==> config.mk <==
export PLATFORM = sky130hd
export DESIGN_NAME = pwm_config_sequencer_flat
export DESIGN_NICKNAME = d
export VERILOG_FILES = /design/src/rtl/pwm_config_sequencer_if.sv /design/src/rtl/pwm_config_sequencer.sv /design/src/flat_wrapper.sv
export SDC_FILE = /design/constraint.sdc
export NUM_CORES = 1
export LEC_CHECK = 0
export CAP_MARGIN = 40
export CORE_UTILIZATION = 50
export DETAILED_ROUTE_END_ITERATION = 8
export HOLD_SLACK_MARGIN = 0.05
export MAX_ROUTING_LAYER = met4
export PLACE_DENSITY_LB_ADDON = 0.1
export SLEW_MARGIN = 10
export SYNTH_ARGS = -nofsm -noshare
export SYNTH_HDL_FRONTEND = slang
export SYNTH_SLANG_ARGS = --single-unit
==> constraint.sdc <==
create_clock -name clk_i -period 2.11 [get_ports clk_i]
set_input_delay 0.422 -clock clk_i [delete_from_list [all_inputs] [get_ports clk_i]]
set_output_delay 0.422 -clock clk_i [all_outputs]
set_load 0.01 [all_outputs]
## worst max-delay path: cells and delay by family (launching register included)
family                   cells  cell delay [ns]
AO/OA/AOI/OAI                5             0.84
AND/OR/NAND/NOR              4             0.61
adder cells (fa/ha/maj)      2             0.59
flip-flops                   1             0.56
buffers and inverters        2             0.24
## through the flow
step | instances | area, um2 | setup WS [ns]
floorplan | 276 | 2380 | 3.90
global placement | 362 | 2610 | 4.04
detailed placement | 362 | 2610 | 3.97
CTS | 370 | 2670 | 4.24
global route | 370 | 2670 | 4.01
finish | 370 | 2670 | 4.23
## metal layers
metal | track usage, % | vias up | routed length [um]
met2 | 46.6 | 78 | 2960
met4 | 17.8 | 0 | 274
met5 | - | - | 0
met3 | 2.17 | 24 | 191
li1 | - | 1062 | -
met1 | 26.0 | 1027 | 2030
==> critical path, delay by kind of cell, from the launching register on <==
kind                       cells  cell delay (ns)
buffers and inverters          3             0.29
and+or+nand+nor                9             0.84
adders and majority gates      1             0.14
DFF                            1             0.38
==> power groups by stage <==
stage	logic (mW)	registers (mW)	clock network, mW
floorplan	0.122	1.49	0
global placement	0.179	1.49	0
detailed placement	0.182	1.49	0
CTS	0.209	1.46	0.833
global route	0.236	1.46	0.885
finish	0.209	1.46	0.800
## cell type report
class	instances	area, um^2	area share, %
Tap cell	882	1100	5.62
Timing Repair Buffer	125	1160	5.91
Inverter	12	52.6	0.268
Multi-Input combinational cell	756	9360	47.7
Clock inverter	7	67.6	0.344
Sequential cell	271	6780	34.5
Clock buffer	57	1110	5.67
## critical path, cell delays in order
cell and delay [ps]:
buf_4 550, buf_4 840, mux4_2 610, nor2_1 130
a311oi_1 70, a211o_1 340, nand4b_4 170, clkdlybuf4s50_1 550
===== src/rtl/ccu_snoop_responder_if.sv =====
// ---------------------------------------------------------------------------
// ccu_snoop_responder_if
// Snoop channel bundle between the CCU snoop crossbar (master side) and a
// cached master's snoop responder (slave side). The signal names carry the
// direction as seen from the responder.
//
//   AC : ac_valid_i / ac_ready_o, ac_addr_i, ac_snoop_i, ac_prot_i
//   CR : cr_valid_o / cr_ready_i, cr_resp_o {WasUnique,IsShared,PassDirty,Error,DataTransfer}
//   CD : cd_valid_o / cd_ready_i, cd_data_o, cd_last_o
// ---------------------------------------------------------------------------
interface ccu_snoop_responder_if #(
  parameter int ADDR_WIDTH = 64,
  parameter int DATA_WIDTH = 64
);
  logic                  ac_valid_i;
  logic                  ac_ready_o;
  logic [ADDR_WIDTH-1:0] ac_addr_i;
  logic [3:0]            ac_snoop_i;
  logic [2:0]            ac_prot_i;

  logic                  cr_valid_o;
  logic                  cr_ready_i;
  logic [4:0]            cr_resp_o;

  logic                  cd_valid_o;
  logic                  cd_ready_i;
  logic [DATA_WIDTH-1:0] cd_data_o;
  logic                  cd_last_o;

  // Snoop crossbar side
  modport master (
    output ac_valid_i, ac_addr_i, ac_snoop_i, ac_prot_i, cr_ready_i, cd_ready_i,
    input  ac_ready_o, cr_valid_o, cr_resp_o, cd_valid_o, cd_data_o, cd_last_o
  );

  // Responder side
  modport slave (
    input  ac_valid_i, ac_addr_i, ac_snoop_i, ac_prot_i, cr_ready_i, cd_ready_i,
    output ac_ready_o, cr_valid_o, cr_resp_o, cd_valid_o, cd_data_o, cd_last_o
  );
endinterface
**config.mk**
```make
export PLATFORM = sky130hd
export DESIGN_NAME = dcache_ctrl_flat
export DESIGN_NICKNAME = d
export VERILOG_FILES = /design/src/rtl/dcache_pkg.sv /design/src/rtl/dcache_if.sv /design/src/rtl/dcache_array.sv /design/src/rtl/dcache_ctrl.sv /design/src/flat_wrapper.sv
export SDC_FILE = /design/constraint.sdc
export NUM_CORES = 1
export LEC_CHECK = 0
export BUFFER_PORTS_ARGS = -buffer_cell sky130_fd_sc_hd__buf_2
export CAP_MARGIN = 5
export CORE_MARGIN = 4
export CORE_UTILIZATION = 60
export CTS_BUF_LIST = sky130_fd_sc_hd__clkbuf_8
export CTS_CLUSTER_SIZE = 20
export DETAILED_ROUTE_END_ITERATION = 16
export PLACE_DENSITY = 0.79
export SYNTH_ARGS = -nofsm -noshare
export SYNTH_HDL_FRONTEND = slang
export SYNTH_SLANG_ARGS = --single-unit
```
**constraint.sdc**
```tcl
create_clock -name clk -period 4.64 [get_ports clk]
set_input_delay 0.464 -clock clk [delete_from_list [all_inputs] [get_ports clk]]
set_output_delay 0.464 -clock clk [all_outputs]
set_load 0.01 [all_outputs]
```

-*-*-

Copy verbatim, from the listing above, each line from the one containing "finish | 370 | 2670 | 4.23" down to the one containing "cell delay (ns)", inclusive.

• Solution to the problem:
finish | 370 | 2670 | 4.23
## metal layers
metal | track usage, % | vias up | routed length [um]
met2 | 46.6 | 78 | 2960
met4 | 17.8 | 0 | 274
met5 | - | - | 0
met3 | 2.17 | 24 | 191
li1 | - | 1062 | -
met1 | 26.0 | 1027 | 2030
==> critical path, delay by kind of cell, from the launching register on <==
kind                       cells  cell delay (ns)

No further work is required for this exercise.